Problem description :: Every line of the entries below that mentions "flops" is to be copied out.

Records from a data source ::
### src/rtl/nvm_core_addr_router.sv
// nvm_core_addr_router
//   Registered Wishbone-slave address router for the SNN NVM core. Decodes a
//   region index from the bus address, drives a one-hot region select, waits
//   for that region's acknowledge and returns ack or err to the master. An
//   unmapped index or a BUSY phase of TIMEOUT cycles produces err. An acked
//   write to DONE_REGION raises done_pulse_o; error responses are counted in
//   a saturating 8-bit counter.
//   Ports:
//     wb_clk_i : clock
//     wb_rst_i : asynchronous reset, active-high
//     bus      : nvm_core_addr_router_if.slave (request, region select/ack, response)
module nvm_core_addr_router #(
  parameter int ADDR_W      = 32,
  parameter int SEL_LSB     = 12,
  parameter int SEL_W       = 4,
  parameter int NUM_REGIONS = 3,
  parameter int DONE_REGION = 2,
  parameter int TIMEOUT     = 16
) (
  input  logic                        wb_clk_i,
  input  logic                        wb_rst_i,
  nvm_core_addr_router_if.slave       bus
);

  localparam int SEL_MSB = (SEL_LSB + SEL_W <= ADDR_W) ? (SEL_LSB + SEL_W - 1) : (ADDR_W - 1);
  localparam int TMR_W   = (TIMEOUT > 2) ? $clog2(TIMEOUT) : 1;
  localparam logic [TMR_W-1:0] TMR_LAST    = TMR_W'(TIMEOUT - 1);
  localparam logic [SEL_W:0]   NUM_REG_EXT = (SEL_W + 1)'(NUM_REGIONS);
  localparam logic [SEL_W-1:0] DONE_IDX    = SEL_W'(DONE_REGION);

  typedef enum logic [1:0] {IDLE, BUSY, RESP} state_t;

  state_t                 state_q, state_d;
  logic [SEL_W-1:0]       idx_q, idx_d;
  logic                   we_q, we_d;
  logic [TMR_W-1:0]       timer_q, timer_d;
  logic [NUM_REGIONS-1:0] sel_q, sel_d;
  logic                   ack_q, ack_d;
  logic                   err_q, err_d;
  logic                   done_q, done_d;
  logic [7:0]             cnt_q;

  logic [SEL_W-1:0] adr_idx;
  logic             adr_mapped;
  logic             ack_hit;

  assign adr_idx    = bus.wbs_adr_i[SEL_MSB -: SEL_W];
  assign adr_mapped = ({1'b0, adr_idx} < NUM_REG_EXT);
  // sel_q is the one-hot of the latched index while BUSY, so masking with it
  // observes only the selected region's ack and ignores the others.
  assign ack_hit    = |(bus.region_ack_i & sel_q);

  always_ff @(posedge wb_clk_i or posedge wb_rst_i) begin
    if (wb_rst_i) begin
      state_q <= IDLE;
      idx_q   <= '0;
      we_q    <= 1'b0;
      timer_q <= '0;
      sel_q   <= '0;
      ack_q   <= 1'b0;
      err_q   <= 1'b0;
      done_q  <= 1'b0;
    end else begin
      state_q <= state_d;
      idx_q   <= idx_d;
      we_q    <= we_d;
      timer_q <= timer_d;
      sel_q   <= sel_d;
      ack_q   <= ack_d;
      err_q   <= err_d;
      done_q  <= done_d;
    end
  end

  always_comb begin
    state_d = state_q;
    idx_d   = idx_q;
    we_d    = we_q;
    timer_d = timer_q;
    sel_d   = '0;
    ack_d   = 1'b0;
    err_d   = 1'b0;
    done_d  = 1'b0;
    case (state_q)
      IDLE: begin
        if (bus.wbs_cyc_i && bus.wbs_stb_i) begin
          idx_d   = adr_idx;
          we_d    = bus.wbs_we_i;
          timer_d = '0;
          if (adr_mapped) begin
            state_d = BUSY;
            sel_d   = NUM_REGIONS'(1) << adr_idx;
          end else begin
            state_d = RESP;
            err_d   = 1'b1;
          end
        end
      end
      BUSY: begin
        // Abort beats ack, ack beats timeout.
        if (!bus.wbs_cyc_i) begin
          state_d = IDLE;
        end else if (ack_hit) begin
          state_d = RESP;
          ack_d   = 1'b1;
          done_d  = we_q && (idx_q == DONE_IDX);
        end else if (timer_q == TMR_LAST) begin
          state_d = RESP;
          err_d   = 1'b1;
        end else begin
          timer_d = timer_q + 1'b1;
          sel_d   = sel_q;
        end
      end
      RESP:    state_d = IDLE;
      default: state_d = IDLE;
    endcase
  end

  // Counts the cycles in which the registered err output is high.
  always_ff @(posedge wb_clk_i or posedge wb_rst_i) begin
    if (wb_rst_i) begin
      cnt_q <= '0;
    end else if (err_q && (cnt_q != 8'hFF)) begin
      cnt_q <= cnt_q + 8'd1;
    end
  end

  assign bus.region_sel_o = sel_q;
  assign bus.wbs_ack_o    = ack_q;
  assign bus.wbs_err_o    = err_q;
  assign bus.done_pulse_o = done_q;
  assign bus.err_cnt_o    = cnt_q;

endmodule
<file path="src/rtl/countdown_timer_pkg.sv">
// Shared constants and types for the BCD countdown timer.
// Imported by the digit cell and the timer top.
package countdown_timer_pkg;

    localparam int BCD_DIGIT_W  = 4;
    localparam int MAX_SEC_TENS = 5;
    localparam int MAX_DIGIT    = 9;

    // One operation is applied per cycle; the decoder resolves priority.
    typedef enum logic [1:0] {
        OP_IDLE,
        OP_LOAD,
        OP_ADD_MIN,
        OP_DEC
    } op_e;

    // A seconds-ones digit promoted to seconds-tens cannot exceed 5.
    function automatic logic [BCD_DIGIT_W-1:0] clamp_sec_tens(
        input logic [BCD_DIGIT_W-1:0] d
    );
        if (d > BCD_DIGIT_W'(MAX_SEC_TENS)) begin
            return BCD_DIGIT_W'(MAX_SEC_TENS);
        end
        return d;
    endfunction

endpackage

</file>
<file path="src/rtl/countdown_timer_bcd_digit.sv">
// One BCD digit of modulus 6 or 10 with parallel load, borrow and carry chaining.
// Priority inside the cell: clr > load_en > borrow_in > carry_in.
module bcd_digit
    import countdown_timer_pkg::*;
#(
    parameter int MODULUS = 10,
    parameter int DIGIT_W = BCD_DIGIT_W
) (
    input  logic               clock,
    input  logic               clr,
    input  logic               load_en,
    input  logic [DIGIT_W-1:0] load_val,
    input  logic               borrow_in,
    input  logic               carry_in,
    output logic [DIGIT_W-1:0] value,
    output logic               borrow_out,
    output logic               carry_out
);

    localparam logic [DIGIT_W-1:0] TOP = DIGIT_W'(MODULUS - 1);

    logic at_zero;
    logic at_top;

    assign at_zero    = (value == '0);
    assign at_top     = (value == TOP);
    assign borrow_out = borrow_in & at_zero;
    assign carry_out  = carry_in & at_top;

    // NOTE: state registers use non-blocking assignments so every digit in the
    // chain samples its neighbours' pre-edge values, whatever the block order.
    always_ff @(posedge clock) begin
        if (clr) begin
            value <= '0;
        end else if (load_en) begin
            value <= load_val;
        end else if (borrow_in) begin
            value <= at_zero ? TOP : value - DIGIT_W'(1);
        end else if (carry_in) begin
            value <= at_top ? '0 : value + DIGIT_W'(1);
        end
    end

endmodule

</file>
<file path="src/rtl/countdown_timer.sv">
// Keypad-loaded BCD countdown timer (m..m:ss) with add-minute and done pulse.
// Digit index 0 = seconds ones, 1 = seconds tens, 2.. = minutes, LSD first.
module countdown_timer
    import countdown_timer_pkg::*;
#(
    parameter int MIN_DIGITS = 1,
    parameter int DIGIT_W    = BCD_DIGIT_W
) (
    input  logic                          clock,
    input  logic                          clr,
    input  logic [DIGIT_W-1:0]            data,
    input  logic                          load,
    input  logic                          tick,
    input  logic                          enable,
    input  logic                          add_min,
    output logic [DIGIT_W-1:0]            sec_ones,
    output logic [DIGIT_W-1:0]            sec_tens,
    output logic [DIGIT_W*MIN_DIGITS-1:0] mins,
    output logic                          zero,
    output logic                          done
);

    localparam int NUM_DIGITS = 2 + MIN_DIGITS;

    op_e                      op;
    logic                     data_ok;
    logic                     load_en;
    logic                     dec;
    logic                     inc;
    logic                     mins_sat;
    logic                     one_left;
    logic [DIGIT_W-1:0]       digit_q  [NUM_DIGITS];
    logic [DIGIT_W-1:0]       load_val [NUM_DIGITS];
    logic [NUM_DIGITS-1:0]    nonzero;
    logic [NUM_DIGITS-1:0]    borrow_in;
    logic [NUM_DIGITS-1:0]    borrow_out;
    logic [NUM_DIGITS-1:0]    carry_in;
    logic [NUM_DIGITS-1:0]    carry_out;
    logic [2:0]               unused_chain_ends;

    assign data_ok = (data <= DIGIT_W'(MAX_DIGIT));
    assign zero    = ~|nonzero;

    // NOTE: every always_comb output gets a default before any branch so no
    // path leaves it unassigned and no latch is inferred.
    always_comb begin
        op = OP_IDLE;
        if (load) begin
            op = OP_LOAD;
        end else if (add_min) begin
            op = OP_ADD_MIN;
        end else if (tick && enable && !zero) begin
            op = OP_DEC;
        end
    end

    // An out-of-range keypad digit still wins priority, it just changes nothing.
    assign load_en = (op == OP_LOAD) && data_ok;
    assign dec     = (op == OP_DEC);
    assign inc     = (op == OP_ADD_MIN) && !mins_sat;

    always_comb begin
        mins_sat = 1'b1;
        for (int i = 2; i < NUM_DIGITS; i++) begin
            if (digit_q[i] != DIGIT_W'(MAX_DIGIT)) begin
                mins_sat = 1'b0;
            end
        end
    end

    assign one_left = (digit_q[0] == DIGIT_W'(1)) && ~|nonzero[NUM_DIGITS-1:1];

    always_comb begin
        load_val[0] = data;
        load_val[1] = clamp_sec_tens(digit_q[0]);
        for (int i = 2; i < NUM_DIGITS; i++) begin
            load_val[i] = digit_q[i-1];
        end
    end

    // Borrows ripple upward from seconds ones; carries enter at the minutes LSD.
    assign borrow_in = {borrow_out[NUM_DIGITS-2:0], dec};

    always_comb begin
        carry_in    = {carry_out[NUM_DIGITS-2:0], 1'b0};
        carry_in[2] = inc;
    end

    assign unused_chain_ends = {carry_out[1], carry_out[NUM_DIGITS-1], borrow_out[NUM_DIGITS-1]};

    for (genvar i = 0; i < NUM_DIGITS; i++) begin : g_digit
        localparam int MOD = (i == 1) ? MAX_SEC_TENS + 1 : MAX_DIGIT + 1;

        bcd_digit #(
            .MODULUS (MOD),
            .DIGIT_W (DIGIT_W)
        ) u_digit (
            .clock      (clock),
            .clr        (clr),
            .load_en    (load_en),
            .load_val   (load_val[i]),
            .borrow_in  (borrow_in[i]),
            .carry_in   (carry_in[i]),
            .value      (digit_q[i]),
            .borrow_out (borrow_out[i]),
            .carry_out  (carry_out[i])
        );

        assign nonzero[i] = |digit_q[i];
    end

    assign sec_ones = digit_q[0];
    assign sec_tens = digit_q[1];

    for (genvar i = 0; i < MIN_DIGITS; i++) begin : g_mins
        assign mins[i*DIGIT_W +: DIGIT_W] = digit_q[i+2];
    end

    always_ff @(posedge clock) begin
        if (clr) begin
            done <= 1'b0;
        end else begin
            done <= dec && one_left;
        end
    end

endmodule
</file>
<file path="config.mk">
export PLATFORM = sky130hd
export DESIGN_NAME = countdown_timer
export DESIGN_NICKNAME = d
export VERILOG_FILES = /design/src/rtl/countdown_timer_pkg.sv /design/src/rtl/countdown_timer_bcd_digit.sv /design/src/rtl/countdown_timer.sv
export SDC_FILE = /design/constraint.sdc
export NUM_CORES = 1
export LEC_CHECK = 0
export ABC_AREA = 1
export BUFFER_PORTS_ARGS = -buffer_cell sky130_fd_sc_hd__buf_2
export CAP_MARGIN = 20
export CORE_MARGIN = 3
export CORE_UTILIZATION = 49
export DETAILED_ROUTE_END_ITERATION = 8
export PLACE_DENSITY = 0.82
export SYNTH_ARGS = -nofsm -noshare
export SYNTH_HDL_FRONTEND = slang
export SYNTH_HIERARCHICAL = 1
export SYNTH_SLANG_ARGS = --single-unit
</file>
<file path="constraint.sdc">
create_clock -name clock -period 2.2 [get_ports clock]
set_clock_uncertainty 0.1 [all_clocks]
set_input_delay 0.11 -clock clock [delete_from_list [all_inputs] [get_ports clock]]
set_output_delay 0.11 -clock clock [all_outputs]
set_load 0.01 [all_outputs]
</file>
# Word-level counts from Yosys, hierarchy flattened
# Cells that the tools add are included.
# W data, S select, Z words.
op_classes:
  eq_ne: 6
  n_reduce_logical: 16
  mux: 17
  n_lt_le_gt_ge: 2
  add_sub_neg: 4
  bitwise: 2
op_table:
  columns: ["operator", "n"]
  rows:
  - ["$mux W4", 13]
  - ["$logic_not A4 Y1", 3]
  - ["$reduce_or A12 Y1", 1]
  - ["$sub A4 B1 Y4 const B", 3]
  - ["$reduce_or A8 Y1", 1]
  - ["$logic_and A1 B1 Y1", 6]
  - ["$mux W2", 3]
  - ["$add A4 B1 Y4 const B", 1]
  - ["$eq A2 B2 Y1 const B", 2]
  - ["$eq A4 B1 Y1 const B", 1]
  - ["$eq A4 B4 Y1 const B", 1]
  - ["$gt A4 B3 Y1 const B", 1]
  - ["$le A4 B4 Y1 const B", 1]
  - ["$ne A4 B4 Y1 const B", 1]
  - ["$reduce_bool A2 Y1", 2]
  - ["$reduce_bool A3 Y1", 1]
  - ["$and A1 B1 Y1", 2]
  - ["$eq A2 B1 Y1 const B", 1]
  - ["$logic_not A1 Y1", 2]
  - ["$mux W1", 1]
totals:
  input_bits: 10
  out_inout_bits: 14
  word_cells: 51
  reg_bits: 13

# Longest topological paths before layout
depth:
  depth_word: 10
  mapped_depth: 16
  depth_no_buf: 16

# Hierarchy
# The synthesis kept the hierarchy.
by_module_without_submodules:
  columns: ["module", "cells_each", "seq_area_each_um2", "area_each_um2", "n_inst"]
  rows:
  - ["bcd_digit (g_digit[0].u_digit ...)", 63, 80.1, 362.8, 2]
  - ["bcd_digit (g_digit[1].u_digit)", 60, 80.1, 331.6, 1]
  - ["countdown_timer", 34, 20.0, 173.9, 1]

# Worst setup path before layout
# Ideal clock, no wire load.
synth_path:
  kind: "reg-to-reg"
  startpoint: "register g_digit[0].u_digit.value[2]"
  endpoint: "register g_digit[2].u_digit.value[1]"
  slack_ns: -0.226
  period_less_slack_ns: 2.426
  setup_time_ns: 0.070
  t_arrival_ns: 2.257
  t_required_ns: 2.030
  path_stages_with_launch: 17
  cell_sequence: "dfxtp_1 inv_1 nand2_4 nor2_1 nand2_1 nand2_2 inv_1 inv_2 nor2_1 nand3_1 nor2_1 inv_2 nand2_1 nor2_2 nor2_1 o21ai_1 a21oi_1"
synth_between:
  elab_chain_cells: 10
synth_rtl:
  columns: ["element", "line_no", "text"]
  rows:
  - ["start: declaration", "countdown_timer_bcd_digit.sv:15", "output logic [DIGIT_W-1:0] value,"]
  - ["start signal: assignment", "countdown_timer_bcd_digit.sv:36", "value <= load_val;"]
  - ["start signal: assignment", "countdown_timer_bcd_digit.sv:38", "value <= at_zero ? TOP : value - DIGIT_W'(1);"]
  - ["start signal: assignment", "countdown_timer_bcd_digit.sv:40", "value <= at_top ? '0 : value + DIGIT_W'(1);"]
  - ["$reduce_or A12 Y1 (*)", "countdown_timer.sv:42", "assign zero = ~|nonzero;"]
  - ["$logic_and A1 B1 Y1 (*)", "countdown_timer.sv:52", "end else if (tick && enable && !zero) begin"]
  - ["$mux W2 (*)", "countdown_timer.sv:52", null]
  - ["$mux W2 (*)", "countdown_timer.sv:50", "end else if (add_min) begin"]
  - ["$mux W2 (*)", "countdown_timer.sv:48", "if (load) begin"]
  - ["$eq A2 B2 Y1 (*)", "countdown_timer.sv:59", "assign dec = (op == OP_DEC);"]
  - ["named net borrow_in[0]", "countdown_timer.sv:35", "logic [NUM_DIGITS-1:0] borrow_in;"]
  - ["$and A1 B1 Y1 (*)", "countdown_timer_bcd_digit.sv:27", "assign borrow_out = borrow_in & at_zero;"]
  - ["named net borrow_in[1]", "countdown_timer.sv:35", null]
  - ["$and A1 B1 Y1 (*)", "countdown_timer_bcd_digit.sv:27", null]
  - ["named net borrow_in[2]", "countdown_timer.sv:35", null]
  - ["$mux W4", "countdown_timer_bcd_digit.sv:37", "end else if (borrow_in) begin"]
  - ["$mux W4", "countdown_timer_bcd_digit.sv:35", "end else if (load_en) begin"]
  - ["end signal: assignment", "countdown_timer_bcd_digit.sv:36", null]
  - ["end signal: assignment", "countdown_timer_bcd_digit.sv:38", null]
  - ["end signal: assignment", "countdown_timer_bcd_digit.sv:40", null]
  - ["end: declaration", "countdown_timer_bcd_digit.sv:15", null]
# Mark *: on every way through the listed nets, which the timed path passes. The rest lies on a longest branch.
# A chain may end at the register's enable or synchronous reset.

# Final worst setup path
layout_path:
  startpoint: "register g_digit[0].u_digit.value[3]"
  endpoint: "register g_digit[2].u_digit.value[1]"
# The elaborated chain is that of the path after synthesis.

==> impl_metrics.ini <==
[power_and_ir_drop]
max-vdd-ir-drop_mv = 0.4130
total_power_uw = 770.5
power_density_nw_per_um2 = 495.8
leakagePower_uw = 0.0008477

[die]
rows = 17
dieHeight_um = 55.87
io_pins = 24
dieArea_um2 = 3121
fp.coreArea_um2 = 2276
die_w_um = 55.87
initial_core_util = 0.5355

[placed_design]
gp_routability_congestion = 0.8926
io_buffers = 23
dp_hpwl_um = 2450
post_dp_cell_area_um2 = 1488
placed_cells = 283

[clocking]
cts_num_sinks = 13
tritoncts = built
cts_root_buffer = clkbuf_4
htreeDepth = 1
clock_latency_ps = 280
clkTransAtPathRegs_ps = 90
clockBufferDepth = 2
cts_inserted_buffers = 3

[critical_path]
slowest_stage = dfxtp_1
critPathBufInv = 4
path_common_cell = inv_2
cp.required_ps = 2300
critPathMaxFanout = 6
arrival_ps = 2110
cp-start-kind = flip-flop
critPathKind = reg -> reg
crit_chain = inv_1 > nand2_4 > nor2_1 > nand2_1 > nand2_2 > inv_2 > inv_2 > nor2_4 > nand3_1 > nor2_2 > inv_2 > nand2_1 > nor2_2 > nor2_1 > o21ai_1 > a21oi_1
cpPeakStageDelay_ps = 350
crit_path_end_kind = flip-flop
critPathTopFamily = simple AND/OR/NAND/NOR gates

[global_routing]
first_global_vias = 1286
grt.overflow.total = 0
grt_use_total = 0.2099
grt_antenna_before_repair = 0
grt_max_degree = 14
grt_pass1_wl_um = 5437

[final_layout]
stdcell_area_um2 = 1554
antennaDiodeCount = 0
layout.nets = 275
finish.utilization = 0.6828
drive_gt1_frac = 0.2765
instances_no_fill = 292
areaGrowthSynthToFinish_pct = 27.52
fillCellCount = 211

[timing]
setup_viol = 0
fin_hold_ws_ps = 22.65
max_clock_freq_mhz = 497.8
period_share = 0.9132
final_max_slew_viol_count = 0
finalHoldViolations = 0
min_period_ps = 2009

[route]
routed_via_density = 5.140
ant_nets = 0
totalWireLength_um = 3174
drcViolationCount = 0
wire_per_inst_um = 10.87
via_count = 1501
firstDrtPassIters = 4
drt_iter0_markers = 78

[yosys]
syn_area_per_cell_um2 = 5.616
syn-cell-area_um2 = 1219
synth_warnings = 6
postSynthCellCount = 217

[job]
maxCapViolCount = 0

[worst_hold_path]
hold_path.class = in -> reg

[run_status]
status = finished clean
-- stage by stage --
stage               setup TNS (ps)  setup slack (ps)
floorplan                        0             48.91
global placement                 0             201.0
detailed placement               0             124.4
CTS                              0             90.22
global route                -54.46            -30.30
finish                           0             191.0
-- sequential cells by signal, summed over array words and instances, names as in the netlist --
name / flops
done: 1
g_digit.u_digit/value: 12
-- power breakdown --
group	total, µW	leakage, µW	switching [µW]	internal [µW]
clock network	150	0.0000150	79.7	70.3
logic	357	0.000726	217	141
registers	263	0.000107	9.09	254
-- placed cells by master, fill, tap and decap left out --
cell type / count
a31oi_1: 1
nor3_1: 2
dlygate4sd3_1: 1
o21ai_0: 2
clkbuf_4: 3
a211oi_1: 2
nand4_1: 2
a22oi_1: 1
inv_1: 21
nand2_4: 1
nor3_4: 1
nor3_2: 1
conb_1: 2
a21oi_2: 3
nand2_1: 67
o21a_1: 1
bufinv_8: 2
dfxtp_1: 13
clkbuf_1: 1
inv_2: 9
nand3_2: 2
xor2_1: 3
nand3_1: 20
buf_4: 18
o21ai_1: 2
nor2_4: 1
o211ai_1: 3
a21oi_1: 8
nand2_2: 3
buf_2: 23
nor2_1: 39
nor2_2: 6
-- worst min-delay path, delay by kind of cell --
family	cells	cell delay, ps
and+or+nand+nor	3	180
buffers and inverters	1	90
-- layout make-up --
type | count | area (µm²) | area share
multi-input cells | 173 | 824.5 | 0.5306
flip-flops and latches | 13 | 260.3 | 0.1675
repair buffers | 42 | 260.3 | 0.1675
inverters | 32 | 147.6 | 0.09501
well taps | 28 | 35.03 | 0.02254
clock buffers | 4 | 26.28 | 0.01691
-- per-layer routing --
layer | GRT usage | vias up | share of wire
met5 | 0 | - | 0
met4 | 0.07119 | 0 | 0.012
met3 | 0.03480 | 6 | 0.067
met2 | 0.3294 | 57 | 0.43
met1 | 0.2910 | 660 | 0.49
li1 | - | 778 | -
-- final timing paths --
kind	endpoint	slack (ps)	cells past startpoint	from
max	g_digit[2].u_digit/value[1]$_SDFFE_PP0P_	190	16	g_digit[0].u_digit/value[3]$_SDFFE_PP0P_
min	done$_SDFF_PP0_	20	4	load
max reg2reg	g_digit[2].u_digit/value[1]$_SDFFE_PP0P_	190	16	g_digit[0].u_digit/value[3]$_SDFFE_PP0P_
min reg2reg	done$_SDFF_PP0_	500	5	g_digit[2].u_digit/value[0]$_SDFFE_PP0P_
-- timing repair --
item	4_1_cts	5_1_grt
hold buffers	1	0
gates resized for setup	0	1
hold endpoints to repair	1	0
buffers inserted	0	4
setup endpoints to repair	0	4
(Power assumes the default switching activity.)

Result below ::
name / flops
flip-flops and latches | 13 | 260.3 | 0.1675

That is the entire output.